(1.) D. Murugesan,J.
(2.) THESE appeals challenge the common order passed in the writ petitions whereby all the writ petitions were dismissed by order dated 16.04.2004.
(3.) INSOFAR as the entitlement of the provision of Section 4 relating to the reduction in tax and Section 11 relating to the refund, we may refer to our judgment in W.A.Nos.546 to 548 of 2006 (The Commercial Tax Officer v. M/s.Coimbatore Auto Garage (P) Ltd., rep. by its Managing Director), dated 20.01.2010. In that case, we had an occasion to consider a similar claim of a dealer in automobiles and spare parts, who had paid 13% entry tax and 11% and 12% sales tax respectively for the assessment years 1998-99, 1999-2000 and 2000-01 under the Local Act and held that whatever be the excess amount paid by the assessee by way of entry tax, it should be reduced and the difference, if any, shall be refunded. In that judgment, in fact, we followed the Division Bench judgment of this Court in State of Tamil Nadu v. Ganesh Automobiles, (2004) 134 STC 272, wherein this Court had held that whenever excess tax was paid by way of entry tax, it could be adjusted by the assessee while paying the sales tax to the extent of the excess amount paid.
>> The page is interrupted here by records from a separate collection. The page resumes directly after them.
[config.mk]
export PLATFORM = sky130hd
export DESIGN_NAME = dfi_init_seq
export DESIGN_NICKNAME = d
export VERILOG_FILES = /design/src/rtl/dfi_init_pkg.sv /design/src/rtl/init_timer.sv /design/src/rtl/dfi_init_seq.sv
export SDC_FILE = /design/constraint.sdc
export NUM_CORES = 1
export LEC_CHECK = 0
export ABC_AREA = 1
export CORE_MARGIN = 2
export CORE_UTILIZATION = 57
export CTS_CLUSTER_DIAMETER = 50
export DETAILED_ROUTE_END_ITERATION = 10
export DONT_BUFFER_PORTS = 1
export PLACE_DENSITY = 0.72
export SYNTH_ARGS = -nofsm -noshare
export SYNTH_HDL_FRONTEND = slang
export SYNTH_SLANG_ARGS = --single-unit
export TNS_END_PERCENT = 30
[constraint.sdc]
create_clock -name clk -period 2.3 [get_ports clk]
set_input_delay 0.69 -clock clk [delete_from_list [all_inputs] [get_ports clk]]
set_output_delay 0.69 -clock clk [all_outputs]
set_load 0.02 [all_outputs]
[src/rtl/dfi_init_pkg.sv]
// Shared types for the DDR3 initialisation sequencer: FSM states, DFI command
// encodings and small elaboration helpers.
package dfi_init_pkg;

    typedef enum logic [3:0] {
        ST_IDLE,
        ST_WAIT_PHY,
        ST_RESET,
        ST_CKE_WAIT,
        ST_XPR,
        ST_MRS2,
        ST_MRS3,
        ST_MRS1,
        ST_MRS0,
        ST_ZQCL,
        ST_DONE
    } init_state_e;

    typedef struct packed {
        logic ras_n;
        logic cas_n;
        logic we_n;
    } cmd_t;

    localparam cmd_t CMD_NOP  = '{ras_n: 1'b1, cas_n: 1'b1, we_n: 1'b1};
    localparam cmd_t CMD_MRS  = '{ras_n: 1'b0, cas_n: 1'b0, we_n: 1'b0};
    localparam cmd_t CMD_ZQCL = '{ras_n: 1'b1, cas_n: 1'b1, we_n: 1'b0};

    // A10 selects the long ZQ calibration variant.
    localparam int ZQCL_ADDR_BIT = 10;

    function automatic int unsigned max_u(input int unsigned a, input int unsigned b);
        return (a > b) ? a : b;
    endfunction

endpackage

[src/rtl/init_timer.sv]
// Loadable down-counter pacing each timed state of the init sequencer.
// Loading T-1 on entry and advancing when zero gives exactly T cycles.
module init_timer #(
    parameter int W = 8
) (
    input  logic         clk,
    input  logic         rst_n,
    input  logic         load,
    input  logic [W-1:0] value,
    output logic         zero
);

    logic [W-1:0] count;

    // NOTE: sequential state uses non-blocking assignments so every flop samples pre-edge values.
    always_ff @(posedge clk or negedge rst_n) begin
        if (!rst_n) begin
            count <= '0;
        end else if (load) begin
            count <= value;
        end else if (count != '0) begin
            count <= count - 1'b1;
        end
    end

    assign zero = (count == '0);

endmodule

[src/rtl/dfi_init_seq.sv]
// DDR3 power-up sequencer: RESET#/CKE bring-up, MR2/MR3/MR1/MR0 programming,
// ZQCL, then init_done with NOP forever. Outputs are registered from the next state.
module dfi_init_seq
    import dfi_init_pkg::*;
#(
    parameter int          ADDR_W       = 16,
    parameter int          BANK_W       = 3,
    parameter int          CS_W         = 1,
    parameter int unsigned T_RESET_CYC  = 80000,
    parameter int unsigned T_CKE_CYC    = 200000,
    parameter int unsigned T_XPR_CYC    = 64,
    parameter int unsigned T_MRD_CYC    = 4,
    parameter int unsigned T_MOD_CYC    = 12,
    parameter int unsigned T_ZQINIT_CYC = 512,
    parameter logic [15:0] MR0          = 16'h0,
    parameter logic [15:0] MR1          = 16'h0,
    parameter logic [15:0] MR2          = 16'h0,
    parameter logic [15:0] MR3          = 16'h0
) (
    input  logic              clk,
    input  logic              rst_n,
    input  logic              start,
    input  logic              phy_init_complete,
    output logic              init_done,
    output logic [ADDR_W-1:0] dfi_address,
    output logic [BANK_W-1:0] dfi_bank,
    output logic              dfi_ras_n,
    output logic              dfi_cas_n,
    output logic              dfi_we_n,
    output logic [CS_W-1:0]   dfi_cs_n,
    output logic [CS_W-1:0]   dfi_cke,
    output logic [CS_W-1:0]   dfi_odt,
    output logic              dfi_reset_n,
    output logic              dfi_dram_clk_disable
);

    localparam int unsigned T_MAX = max_u(max_u(max_u(T_RESET_CYC, T_CKE_CYC),
                                                max_u(T_XPR_CYC, T_MRD_CYC)),
                                          max_u(T_MOD_CYC, T_ZQINIT_CYC));
    localparam int CNT_W = $clog2(T_MAX + 1);

    if ((T_RESET_CYC < 1) || (T_CKE_CYC < 1) || (T_XPR_CYC < 1) ||
        (T_MRD_CYC < 1) || (T_MOD_CYC < 1) || (T_ZQINIT_CYC < 1)) begin : g_bad_timing
        $error("dfi_init_seq: every T_*_CYC parameter must be >= 1");
    end
    if ((ADDR_W <= ZQCL_ADDR_BIT) || (BANK_W < 2)) begin : g_bad_width
        $error("dfi_init_seq: ADDR_W must exceed 10 and BANK_W must be >= 2");
    end

    init_state_e      state, state_next;
    logic             tmr_load, tmr_zero;
    logic [CNT_W-1:0] tmr_value;

    logic              done_next;
    logic [ADDR_W-1:0] addr_next;
    logic [BANK_W-1:0] bank_next;
    cmd_t              cmd_next, cmd_q;
    logic [CS_W-1:0]   cs_next, cke_next;
    logic              rstn_next, clkdis_next;

    function automatic logic [CNT_W-1:0] load_for(input init_state_e s);
        case (s)
            ST_RESET:    return CNT_W'(T_RESET_CYC - 1);
            ST_CKE_WAIT: return CNT_W'(T_CKE_CYC - 1);
            ST_XPR:      return CNT_W'(T_XPR_CYC - 1);
            ST_MRS2,
            ST_MRS3,
            ST_MRS1:     return CNT_W'(T_MRD_CYC - 1);
            ST_MRS0:     return CNT_W'(T_MOD_CYC - 1);
            ST_ZQCL:     return CNT_W'(T_ZQINIT_CYC - 1);
            default:     return '0;
        endcase
    endfunction

    init_timer #(.W(CNT_W)) u_timer (
        .clk   (clk),
        .rst_n (rst_n),
        .load  (tmr_load),
        .value (tmr_value),
        .zero  (tmr_zero)
    );

    always_ff @(posedge clk or negedge rst_n) begin
        if (!rst_n) begin
            state <= ST_IDLE;
        end else begin
            state <= state_next;
        end
    end

    // NOTE: every always_comb output gets a default first, otherwise an unassigned path infers a latch.
    always_comb begin
        state_next = state;
        case (state)
            ST_IDLE:     if (start)             state_next = ST_WAIT_PHY;
            ST_WAIT_PHY: if (phy_init_complete) state_next = ST_RESET;
            ST_RESET:    if (tmr_zero)          state_next = ST_CKE_WAIT;
            ST_CKE_WAIT: if (tmr_zero)          state_next = ST_XPR;
            ST_XPR:      if (tmr_zero)          state_next = ST_MRS2;
            ST_MRS2:     if (tmr_zero)          state_next = ST_MRS3;
            ST_MRS3:     if (tmr_zero)          state_next = ST_MRS1;
            ST_MRS1:     if (tmr_zero)          state_next = ST_MRS0;
            ST_MRS0:     if (tmr_zero)          state_next = ST_ZQCL;
            ST_ZQCL:     if (tmr_zero)          state_next = ST_DONE;
            ST_DONE:                            state_next = ST_DONE;
            default:                            state_next = ST_IDLE;
        endcase
    end

    assign tmr_load  = (state_next != state);
    assign tmr_value = load_for(state_next);

    // Decode from the next state so the registered outputs line up with the state register;
    // a command is issued only on the entry cycle of MRS/ZQCL states.
    always_comb begin
        done_next   = 1'b0;
        addr_next   = '0;
        bank_next   = '0;
        cmd_next    = CMD_NOP;
        cs_next     = '1;
        cke_next    = '0;
        rstn_next   = 1'b0;
        clkdis_next = 1'b1;

        case (state_next)
            ST_IDLE, ST_WAIT_PHY, ST_RESET: ;
            ST_CKE_WAIT: begin
                rstn_next   = 1'b1;
                clkdis_next = 1'b0;
            end
            default: begin
                rstn_next   = 1'b1;
                clkdis_next = 1'b0;
                cke_next    = '1;
                cs_next     = '0;
            end
        endcase

        if (tmr_load) begin
            case (state_next)
                ST_MRS2: begin cmd_next = CMD_MRS; bank_next = BANK_W'(2); addr_next = ADDR_W'(MR2); end
                ST_MRS3: begin cmd_next = CMD_MRS; bank_next = BANK_W'(3); addr_next = ADDR_W'(MR3); end
                ST_MRS1: begin cmd_next = CMD_MRS; bank_next = BANK_W'(1); addr_next = ADDR_W'(MR1); end
                ST_MRS0: begin cmd_next = CMD_MRS; bank_next = BANK_W'(0); addr_next = ADDR_W'(MR0); end
                ST_ZQCL: begin
                    cmd_next                 = CMD_ZQCL;
                    addr_next[ZQCL_ADDR_BIT] = 1'b1;
                end
                default: ;
            endcase
        end

        done_next = (state_next == ST_DONE);
    end

    always_ff @(posedge clk or negedge rst_n) begin
        if (!rst_n) begin
            init_done            <= 1'b0;
            dfi_address          <= '0;
            dfi_bank             <= '0;
            cmd_q                <= CMD_NOP;
            dfi_cs_n             <= '1;
            dfi_cke              <= '0;
            dfi_reset_n          <= 1'b0;
            dfi_dram_clk_disable <= 1'b1;
        end else begin
            init_done            <= done_next;
            dfi_address          <= addr_next;
            dfi_bank             <= bank_next;
            cmd_q                <= cmd_next;
            dfi_cs_n             <= cs_next;
            dfi_cke              <= cke_next;
            dfi_reset_n          <= rstn_next;
            dfi_dram_clk_disable <= clkdis_next;
        end
    end

    assign dfi_ras_n = cmd_q.ras_n;
    assign dfi_cas_n = cmd_q.cas_n;
    assign dfi_we_n  = cmd_q.we_n;
    assign dfi_odt   = '0;

endmodule

==> impl_metrics.tcl <==
set metrics [dict create \
    outcome "finished, final reports clean" \
    route.vias.total 1595 \
    hp-class "primary input to asynchronous set/reset pin" \
    grt_max_degree 33 \
    grt.overflow.total 0 \
    placeableCoreArea_um2 3610 \
    most_used_standard_cell_by_instance_count_after_synthesis "sky130_fd_sc_hd__nand2_1" \
    floorplan.rows 22 \
    final_hold_viol_count 0 \
    timing_worst_setup_path_type "register to register" \
    placed_area_um2 2120 \
    clock_insertion_delay_at_the_later_pin_of_the_skew_report_ns 0.28 \
    io_buffer_count 0 \
    detail_route.vias_per_cell 5.05 \
    signal_arrival_time_at_the_worst_endpoint_ns 2.35 \
    layout_worst_path_cycle_share 0.946 \
    final-max-slew-violation-count 0 \
    layout-drive-gt1-share 0.209 \
    start_kind "register" \
    final_net_count 272 \
    design.portCount 32 \
    floorplan.die_area_um2 4200 \
    ys_seq_elements 32 \
    postCtsHoldBufs 0 \
    path_common_cell "sky130_fd_sc_hd__nand2_1" \
    detailedRoute.firstPassIterationCount 4 \
    gp_congestion 0.931 \
    synth_commonest_cells "sky130_fd_sc_hd__nand2_1 (46), sky130_fd_sc_hd__inv_1 (31), sky130_fd_sc_hd__nor2_1 (31)" \
    cts_root_buffer "sky130_fd_sc_hd__clkbuf_8" \
    fp.dieW_um 64.8 \
    fin_setup_tns_ns 0 \
    critical_path.max_stage_delay_ns 0.40 \
    final_period_minus_worst_setup_slack_ns 2.18 \
    slowest_stage "sky130_fd_sc_hd__dfrtp_1" \
    global_route_wire_length_before_repair_um 6810 \
    finClkSkew_ns 0.00453 \
    cp-end-kind "register" \
    totalWireLength_um 4060 \
    crit_path_max_fanout 6 \
    critical_path.cell_chain "inv_2 > ha_1 > nand2_2 > nor2_8 > nand3_4 > a21oi_4 > nand3_2 > nand2_4 > nand2_4 > buf_12 > nand2_1 > o21ai_1 > nand2_1 > nand2_1" \
    synthToLayoutAreaGrowth_pct 6.23 \
    dpl.hpwl_um 3140 \
    power-per-cell-area_nw_per_um2 460 \
    cts_sinks 32 \
    synth.avg_cell_area_um2 8.21 \
    synth_top_area_cell "sky130_fd_sc_hd__dfrtp_1" \
    die_y_um 64.8 \
    synth.yosys.warnings 0 \
    fmaxAchievable_mhz 460 \
    all_layer_global_routing_usage 0.215 \
    detail_route.iter0.violations 95 \
    cts_made_buffers 5 \
    yosysUniqueCellTypes 34 \
    finalPower_mw 1.03 \
    final_cell_area_um2 2240 \
    worst_ep_required_time_ns 2.48 \
    timing.critical_path.buf_inv 2 \
    leakage_nw 1.18 \
    seq_area_frac_synth 0.382 \
    number_of_global_route_vias_before_repair 1499 \
    wire_per_inst_um 12.9 \
    rsz_0062_raised_after_global_routing "true" \
    asyncSetResetFlopFracSynth 1.00 \
    htree_levels 2 \
    cpLargestDelayFamily "simple AND/OR/NAND/NOR gates" \
    synth.top_cells.by_area "sky130_fd_sc_hd__dfrtp_1 (33%), sky130_fd_sc_hd__nand2_1 (8.2%), sky130_fd_sc_hd__buf_4 (6.4%)" \
    cts.clk_slew.worst_paths_ns 0.07 \
    initial_utilization 0.585 \
    antenna-diode-count 0 \
    ys.flop_type "sky130_fd_sc_hd__dfrtp_1" \
    max_cap_viol_count 0 \
    synth_cells 257 \
    synth-edff-count 0 \
    initial_antenna_violation_count 0 \
    finalSetupViolations 0 \
    remaining_drc_errors 0 \
    synth.cell_area_um2 2110 \
    ctsLongestPathBuffers 2 \
    antenna_violating_nets_post_route 0 \
    synth.top_cell.area_share 0.332 \
    tritoncts "yes" \
    power.ir.vdd_worst_mv 0.412 \
]
[cell usage in the layout, fill, tap and decap left out, types with 2 or more instances in the layout]
master	instances
sky130_fd_sc_hd__nand2_1	46
sky130_fd_sc_hd__inv_1	30
sky130_fd_sc_hd__nor2_1	29
sky130_fd_sc_hd__dfrtp_1	28
sky130_fd_sc_hd__nand3_1	17
sky130_fd_sc_hd__conb_1	17
sky130_fd_sc_hd__a21oi_1	9
sky130_fd_sc_hd__nor3_1	8
sky130_fd_sc_hd__nand2_4	8
sky130_fd_sc_hd__buf_4	7
sky130_fd_sc_hd__xnor2_1	6
sky130_fd_sc_hd__clkbuf_8	6
sky130_fd_sc_hd__o21ai_0	5
sky130_fd_sc_hd__xor2_1	5
sky130_fd_sc_hd__nor2_2	4
sky130_fd_sc_hd__nand4_1	4
sky130_fd_sc_hd__dfstp_2	4
sky130_fd_sc_hd__nand2_2	3
sky130_fd_sc_hd__nand3_4	3
sky130_fd_sc_hd__nand3_2	3
sky130_fd_sc_hd__o21ai_1	3
sky130_fd_sc_hd__nor2_8	2
sky130_fd_sc_hd__a21oi_4	2
sky130_fd_sc_hd__inv_2	2
sky130_fd_sc_hd__o21ai_2	2
sky130_fd_sc_hd__a21oi_2	2
sky130_fd_sc_hd__or2_2	2
[flip-flops by register name, indices dropped and copies added, names as in the netlist]
signal and cells:
u_timer.count 18, dfi_cas_n 1, dfi_bank 2, state 4, dfi_reset_n 1, dfi_address 1, dfi_dram_clk_disable 1, dfi_cke 1
dfi_we_n 1, dfi_cs_n 1, init_done 1
[logic make-up after synthesis]
| family | synth area share |
|---|---|
| other | 0.00178 |
| AO/OA/AOI/OAI | 0.0801 |
| buffers and inverters | 0.144 |
| flip-flops | 0.382 |
| adder cells (fa/ha/maj) | 0.00593 |
| XOR/XNOR | 0.0457 |
| AND/OR/NAND/NOR | 0.341 |
[report_power, final]
group / total, mW / internal (mW) / switching (mW)
sequential: 0.563 / 0.563 / 0
combinational: 0.0245 / 0.0000258 / 0.0244
clock: 0.442 / 0.243 / 0.200
[worst paths after layout]
| check | from | endpoint | slack (ns) | depth (start not counted) |
|---|---|---|---|---|
| worst min register to register | u_timer.count[1]$_DFFE_PN0P_ | u_timer.count[1]$_DFFE_PN0P_ | 0.53 | 2 |
| worst max register to register | u_timer.count[0]$_DFFE_PN0P_ | u_timer.count[1]$_DFFE_PN0P_ | 0.12 | 14 |
| worst min-delay path | rst_n | u_timer.count[16]$_DFFE_PN0P_ | 0.1 | 0 |
| max in group asynchronous | rst_n | dfi_cas_n$_DFF_PN1_ | 2.02 | 0 |
| min in group clk | u_timer.count[1]$_DFFE_PN0P_ | u_timer.count[1]$_DFFE_PN0P_ | 0.53 | 2 |
| worst max-delay path | u_timer.count[0]$_DFFE_PN0P_ | u_timer.count[1]$_DFFE_PN0P_ | 0.12 | 14 |
[layout make-up]
type / count / area (µm²)
Fill cell: 330 / 1370
Timing Repair Buffer: 8 / 72.6
Clock buffer: 7 / 86.3
Sequential cell: 32 / 806
Clock inverter: 1 / 7.51
Inverter: 34 / 138
Tap cell: 48 / 60.1
Multi-Input combinational cell: 186 / 1070
[what timing repair did]
item                                    in CTS  in global routing
buffers inserted                             0                  2
resized for setup                            0                  6
endpoints found under the setup margin       0                 18
[layer usage]
layer	GRT usage	up-vias	routed length [µm]
li1	-	796	-
met1	0.293	740	1810
met2	0.341	54	1960
met3	0.0330	5	228
met4	0.0878	0	58
met5	0	-	0
[per-stage QoR]
stage / hold slack, ns / utilization / worst slack (ns) / cells
after floorplan: 0.394 / - / 0.246 / 273
after global placement: 0.395 / 0.587 / 0.112 / 306
after detailed placement: 0.396 / 0.587 / 0.0418 / 306
after CTS: 0.0933 / 0.613 / 0.0300 / 314
after global routing: 0.0867 / 0.621 / -0.0366 / 316
final: 0.0976 / 0.621 / 0.124 / 316
Power figures use the tool's default switching activity.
As far as the factual aspect of the present case is concerned, the appellant, who is also a dealer in automobiles has in fact paid 13% entry tax and 8% and 11% sales tax under the Local Act and by such payments, the appellant has paid excess tax and therefore, the applicability of the provisions of Sections 4 and 11 of the Entry Tax Act cannot be disputed.